Lucas also had plans for an arc to the original Star Wars for Luke Skywalker. Phil Szostak, author of the art books for The Force Awakens and The Last Jedi gave a description of Luke’s character in this tweet:
So, the late-2012 idea of a Luke Skywalker haunted by the betrayal of one of his students, in self-imposed exile & spiritually in “a dark place”, not only precedes Rian Johnson’s involvement in Star Wars but J.J. Abrams’, as well. #TheLastJedi 3/3 (I lied) pic.twitter.com/MCoqndytAF
— Phil Szostak (@PhilSzostak) December 21, 2017
So it would seem that the Luke Skywalker George Lucas was planning involved a time of self-exile and being haunted by a betrayal. Lucas also envisioned a somewhat grizzled, older version of Luke, similar to the character in Episode XIII. And these ideas were Lucas’s long before Rian Johnson or J.J. Abrams became involved.
Some of Lucas’s visions, however, did not
One of the ideas that Lucas had for the sequels focused on the “microbiotic world.” Fans would finally get a deeper insight into the Force and how it works for those who have it. Lucas was going to take fans in for a better look at midi-chlorians, which were first mentioned in The Phantom Menace. Lucas planned to introduce fans to the “Whills,” which is an ancient life form that feeds on the Force. Essentially, says Lucas, the Whills are the Force, and those with the Force have midi-chlorians that communicate with the Whills, giving the powerful beings the ability to control the galaxy far, far away.
Somewhere around 1975, George Lucas had copious notes and quotes about the Whills compiled into the Journal of the Whills.

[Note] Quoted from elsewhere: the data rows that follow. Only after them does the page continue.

File: src/pong_config.svh
// Game geometry, speeds, start values and frame length, included by the RTL and the testbench
`ifndef PONG_CONFIG_SVH
`define PONG_CONFIG_SVH

// Screen and coordinates
`define POS_WIDTH       10
`define SCREEN_WIDTH    640
`define SCREEN_HEIGHT   480

// Object sizes in pixels
`define BALL_SIZE       10
`define PADDLE_WIDTH    60
`define PADDLE_HEIGHT   5
`define PADDLE_SPEED    5       // Pixels per frame
`define BOTTOM_MARGIN   50      // Gap below the paddle

// Start values
`define BALL_START_X    200
`define BALL_START_Y    50
`define PADDLE_START_X  200
`define START_LIVES     3

`define FRAME_CYCLES    64      // Short frame for simulation
`define PADDLE_Y        (`SCREEN_HEIGHT - `PADDLE_HEIGHT - `BOTTOM_MARGIN)

`endif
File: src/pong_ctrl_pkg.sv
// Game control state encoding, shared by the control FSM and the checker
`default_nettype none

package pong_ctrl_pkg;

	typedef enum logic {
		PLAYING   = 1'b0,
		GAME_OVER = 1'b1
	} game_state_t;

endpackage

`default_nettype wire

File: src/pong_types_pkg.sv
// Vector types for coordinates, speed, BCD values and lives, imported by the game RTL
`default_nettype none

`include "pong_config.svh"

package pong_types_pkg;

	// Screen coordinate, x or y
	typedef logic [`POS_WIDTH-1:0] coord_t;

	// Ball speed in pixels per frame
	typedef logic [2:0] speed_t;

	// Two BCD digits, tens in the upper nibble
	typedef logic [7:0] bcd2_t;

	typedef logic [1:0] lives_t;    // Remaining lives, 0 to 3

endpackage

`default_nettype wire

File: src/pong_game.sv
// Top level of the game core, joins the frame timer, control FSM and data blocks
`timescale 1ns/10ps
`default_nettype none

module pong_game
	import pong_types_pkg::*;
(
	input  logic   Clock_25,
	input  logic   system_resetn,
	input  logic   restart,
	input  logic   move_right,
	input  logic   move_left,
	input  logic   serve_right,
	input  logic   serve_down,
	input  speed_t ball_speed,
	output logic   frame_tick,
	output coord_t ball_x,
	output coord_t ball_y,
	output logic   ball_dir_right,
	output logic   ball_dir_down,
	output coord_t paddle_x,
	output bcd2_t  score,
	output lives_t lives,
	output logic   game_over,
	output bcd2_t  best_score_1,
	output bcd2_t  best_score_2,
	output bcd2_t  best_score_3,
	output bcd2_t  best_game_1,
	output bcd2_t  best_game_2,
	output bcd2_t  best_game_3
);

	logic playing;
	logic new_game;
	logic game_end;
	logic hit;      // From the paddle test
	logic miss;

	frame_timer frame_timer_i (
		.Clock_25      (Clock_25),
		.system_resetn (system_resetn),
		.frame_tick    (frame_tick)
	);

	game_control_fsm game_control_fsm_i (
		.Clock_25      (Clock_25),
		.system_resetn (system_resetn),
		.frame_tick    (frame_tick),
		.miss          (miss),
		.lives         (lives),
		.restart       (restart),
		.playing       (playing),
		.game_over     (game_over),
		.new_game      (new_game),
		.game_end      (game_end)
	);

	ball_motion ball_motion_i (
		.Clock_25       (Clock_25),
		.system_resetn  (system_resetn),
		.frame_tick     (frame_tick),
		.playing        (playing),
		.new_game       (new_game),
		.ball_speed     (ball_speed),
		.serve_right    (serve_right),
		.serve_down     (serve_down),
		.paddle_x       (paddle_x),
		.ball_x         (ball_x),
		.ball_y         (ball_y),
		.ball_dir_right (ball_dir_right),
		.ball_dir_down  (ball_dir_down),
		.hit            (hit),
		.miss           (miss)
	);

	paddle_motion paddle_motion_i (
		.Clock_25      (Clock_25),
		.system_resetn (system_resetn),
		.frame_tick    (frame_tick),
		.new_game      (new_game),
		.move_right    (move_right),
		.move_left     (move_left),
		.paddle_x      (paddle_x)
	);

	score_board score_board_i (
		.Clock_25      (Clock_25),
		.system_resetn (system_resetn),
		.frame_tick    (frame_tick),
		.hit           (hit),
		.miss          (miss),
		.new_game      (new_game),
		.game_end      (game_end),
		.score         (score),
		.lives         (lives),
		.best_score_1  (best_score_1),
		.best_score_2  (best_score_2),
		.best_score_3  (best_score_3),
		.best_game_1   (best_game_1),
		.best_game_2   (best_game_2),
		.best_game_3   (best_game_3)
	);

endmodule

`default_nettype wire

File: src/score_board.sv
// BCD score, lives, game number and the three best scores with the games that made them
`timescale 1ns/10ps
`default_nettype none

`include "pong_config.svh"

module score_board
	import pong_types_pkg::*;
(
	input  logic   Clock_25,
	input  logic   system_resetn,
	input  logic   frame_tick,
	input  logic   hit,
	input  logic   miss,
	input  logic   new_game,
	input  logic   game_end,
	output bcd2_t  score,
	output lives_t lives,
	output bcd2_t  best_score_1,
	output bcd2_t  best_score_2,
	output bcd2_t  best_score_3,
	output bcd2_t  best_game_1,
	output bcd2_t  best_game_2,
	output bcd2_t  best_game_3
);

	bcd2_t game_num;   // Number of the game in progress

	// Two-digit BCD increment, 99 wraps to 00
	function automatic bcd2_t bcd_inc(input bcd2_t value);
		bcd2_t result;
		if (value[3:0] == 4'd9) begin
			result[3:0] = 4'd0;
			result[7:4] = (value[7:4] == 4'd9) ? 4'd0 : value[7:4] + 4'd1;
		end else begin
			result = {value[7:4], value[3:0] + 4'd1};
		end
		return result;
	endfunction

	////////////////////////////////////////
	// Current game
	////////////////////////////////////////
	always_ff @(posedge Clock_25 or negedge system_resetn) begin
		if (!system_resetn) begin
			score <= '0;
			lives <= lives_t'(`START_LIVES);
		end else if (new_game) begin
			score <= '0;
			lives <= lives_t'(`START_LIVES);
		end else if (frame_tick) begin
			if (hit) score <= bcd_inc(score);
			if (miss && lives != '0) lives <= lives - 1'b1;   // Floor at zero
		end
	end

	////////////////////////////////////////
	// Leaderboard and game number
	////////////////////////////////////////
	always_ff @(posedge Clock_25 or negedge system_resetn) begin
		if (!system_resetn) begin
			game_num     <= 8'h01;
			best_score_1 <= '0;
			best_score_2 <= '0;
			best_score_3 <= '0;
			best_game_1  <= 8'h01;
			best_game_2  <= 8'h01;
			best_game_3  <= 8'h01;
		end else if (game_end) begin
			game_num <= bcd_inc(game_num);
			// Ties go to the newer game
			if (score >= best_score_1) begin
				best_score_3 <= best_score_2;
				best_game_3  <= best_game_2;
				best_score_2 <= best_score_1;
				best_game_2  <= best_game_1;
				best_score_1 <= score;
				best_game_1  <= game_num;
			end else if (score >= best_score_2) begin
				best_score_3 <= best_score_2;
				best_game_3  <= best_game_2;
				best_score_2 <= score;
				best_game_2  <= game_num;
			end else if (score >= best_score_3) begin
				best_score_3 <= score;
				best_game_3  <= game_num;
			end
		end
	end

endmodule

`default_nettype wire

File: src/paddle_motion.sv
// Paddle horizontal position, stepped each frame by the two move buttons
`timescale 1ns/10ps
`default_nettype none

`include "pong_config.svh"

module paddle_motion
	import pong_types_pkg::*;
(
	input  logic   Clock_25,
	input  logic   system_resetn,
	input  logic   frame_tick,
	input  logic   new_game,
	input  logic   move_right,
	input  logic   move_left,
	output coord_t paddle_x
);

	localparam coord_t STEP    = coord_t'(`PADDLE_SPEED);
	localparam coord_t R_LIMIT = coord_t'(`SCREEN_WIDTH - `PADDLE_WIDTH - `PADDLE_SPEED);
	localparam coord_t START_X = coord_t'(`PADDLE_START_X);

	always_ff @(posedge Clock_25 or negedge system_resetn) begin
		if (!system_resetn) begin
			paddle_x <= START_X;
		end else if (new_game) begin
			paddle_x <= START_X;
		end else if (frame_tick) begin
			// Right button wins even when blocked
			if (move_right) begin
				if (paddle_x < R_LIMIT) paddle_x <= paddle_x + STEP;
			end else if (move_left) begin
				if (paddle_x > STEP) paddle_x <= paddle_x - STEP;
			end
		end
	end

endmodule

`default_nettype wire

File: src/ball_motion.sv
// Ball position and direction per frame, with wall bounces and the paddle hit and miss test
`timescale 1ns/10ps
`default_nettype none

`include "pong_config.svh"

module ball_motion
	import pong_types_pkg::*;
(
	input  logic   Clock_25,
	input  logic   system_resetn,
	input  logic   frame_tick,
	input  logic   playing,
	input  logic   new_game,
	input  speed_t ball_speed,
	input  logic   serve_right,
	input  logic   serve_down,
	input  coord_t paddle_x,
	output coord_t ball_x,
	output coord_t ball_y,
	output logic   ball_dir_right,
	output logic   ball_dir_down,
	output logic   hit,
	output logic   miss
);

	localparam coord_t X_LIMIT  = coord_t'(`SCREEN_WIDTH - `BALL_SIZE);
	localparam coord_t Y_LIMIT  = coord_t'(`PADDLE_Y - `BALL_SIZE);   // Lowest free row
	localparam coord_t BALL_SZ  = coord_t'(`BALL_SIZE);
	localparam coord_t PAD_W    = coord_t'(`PADDLE_WIDTH);
	localparam coord_t START_X  = coord_t'(`BALL_START_X);
	localparam coord_t START_Y  = coord_t'(`BALL_START_Y);

	coord_t speed;
	logic   at_bottom;
	logic   over_paddle;

	assign speed = coord_t'(ball_speed);

	////////////////////////////////////////
	// Paddle test on the current position
	////////////////////////////////////////
	always_comb begin
		at_bottom   = ball_dir_down && (ball_y > Y_LIMIT - speed);
		over_paddle = (ball_x >= paddle_x) && (ball_x + BALL_SZ <= paddle_x + PAD_W);
		hit         = playing && at_bottom && over_paddle;
		miss        = playing && at_bottom && !over_paddle;
	end

	////////////////////////////////////////
	// Position and direction registers
	////////////////////////////////////////
	always_ff @(posedge Clock_25 or negedge system_resetn) begin
		if (!system_resetn) begin
			ball_x         <= START_X;
			ball_y         <= START_Y;
			ball_dir_right <= 1'b1;
			ball_dir_down  <= 1'b1;
		end else if (new_game) begin
			ball_x         <= START_X;
			ball_y         <= START_Y;
			ball_dir_right <= 1'b1;
			ball_dir_down  <= 1'b1;
		end else if (frame_tick && playing) begin
			if (miss) begin
				// Respawn overrides the horizontal step
				ball_x         <= START_X;
				ball_y         <= START_Y;
				ball_dir_right <= serve_right;
				ball_dir_down  <= serve_down;
			end else begin
				if (ball_dir_right) begin
					if (ball_x < X_LIMIT - speed) ball_x <= ball_x + speed;
					else                          ball_dir_right <= 1'b0;   // Right wall
				end else begin
					if (ball_x >= speed) ball_x <= ball_x - speed;
					else                 ball_dir_right <= 1'b1;   // Left wall
				end

				if (hit) begin
					ball_dir_down <= 1'b0;   // Bounce off paddle
				end else if (ball_dir_down) begin
					ball_y <= ball_y + speed;
				end else if (ball_y >= speed) begin
					ball_y <= ball_y - speed;
				end else begin
					ball_dir_down <= 1'b1;   // Top wall
				end
			end
		end
	end

endmodule

`default_nettype wire

File: src/game_control_fsm.sv
// Playing and game-over state machine, issues the new-game and game-end pulses
`timescale 1ns/10ps
`default_nettype none

module game_control_fsm
	import pong_types_pkg::*, pong_ctrl_pkg::*;
(
	input  logic   Clock_25,
	input  logic   system_resetn,
	input  logic   frame_tick,
	input  logic   miss,
	input  lives_t lives,
	input  logic   restart,
	output logic   playing,
	output logic   game_over,
	output logic   new_game,
	output logic   game_end
);

	game_state_t state;

	assign playing   = (state == PLAYING);
	assign game_over = (state == GAME_OVER);

	// Last life lost on this frame
	assign game_end = playing && frame_tick && miss && (lives == lives_t'(1));
	assign new_game = game_over && restart;   // Restart only counts in game over

	always_ff @(posedge Clock_25 or negedge system_resetn) begin
		if (!system_resetn) begin
			state <= PLAYING;
		end else begin
			case (state)
				PLAYING:   if (game_end) state <= GAME_OVER;
				GAME_OVER: if (new_game) state <= PLAYING;
				default:   state <= PLAYING;
			endcase
		end
	end

endmodule

`default_nettype wire

File: src/frame_timer.sv
// Free-running cycle counter giving one update strobe per frame to the game core
`timescale 1ns/10ps
`default_nettype none

`include "pong_config.svh"

module frame_timer (
	input  logic Clock_25,
	input  logic system_resetn,
	output logic frame_tick
);

	localparam int CNT_W = $clog2(`FRAME_CYCLES);
	localparam logic [CNT_W-1:0] LAST_CYCLE = CNT_W'(`FRAME_CYCLES - 1);

	logic [CNT_W-1:0] cycle_cnt;

	assign frame_tick = (cycle_cnt == LAST_CYCLE);   // One cycle per frame

	always_ff @(posedge Clock_25 or negedge system_resetn) begin
		if (!system_resetn) begin
			cycle_cnt <= '0;
		end else if (frame_tick) begin
			cycle_cnt <= '0;   // Wrap at end of frame
		end else begin
			cycle_cnt <= cycle_cnt + 1'b1;
		end
	end

endmodule

`default_nettype wire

He had hoped to use that “journal” as a historical text for the Star Wars universe he created. It was to be the story of the galaxy–but told by the life form itself.
Needless to say, fans were never introduced to the Whills.
Lucas had opinions about the sequels Disney produced
After seeing The Force Awakens for the first time, Lucas responded by saying “I like it. I think the fans are going to love it. It’s very much the kind of movie they’ve been looking for.”
And though that sounds like a huge stamp of approval from Lucas, some say Lucas was giving faint praise at best. He says he’s always been disappointed that fans didn’t really understand Star Wars like he wanted them to, so saying that “fans will love it” doesn’t necessarily mean it was what he wanted.
“It’s actually a soap opera,” he explained, “and it’s all about family problems; it’s not about spaceships.”
Lucas says that J.J. Abrams and Disney had the goal of making a film for the fans.
“[Abrams and Disney] decided they didn’t want to use those stories,” he said, “so they decided they were going to do their own thing so I decided, ‘Fine.'” It seems that Lucas was disappointed in the decision because he wanted his version of the story told. In The Story of Science Fiction, Lucas talks about what he would have done. “If I’d held onto the company, I could have done it,” he said. “Of course, a lot of the fans would have hated it, just like they did Phantom Menace.”
Lucas felt that if he had not sold Lucasfilm, he would have been able to tell the story as he had imagined it: “At least the whole story from beginning to end would be told.”
Do you think that Disney should have stayed with exactly what Lucas wanted, or do you think it’s a good thing that Disney allowed Abrams and others creative license outside of what Lucas had envisioned?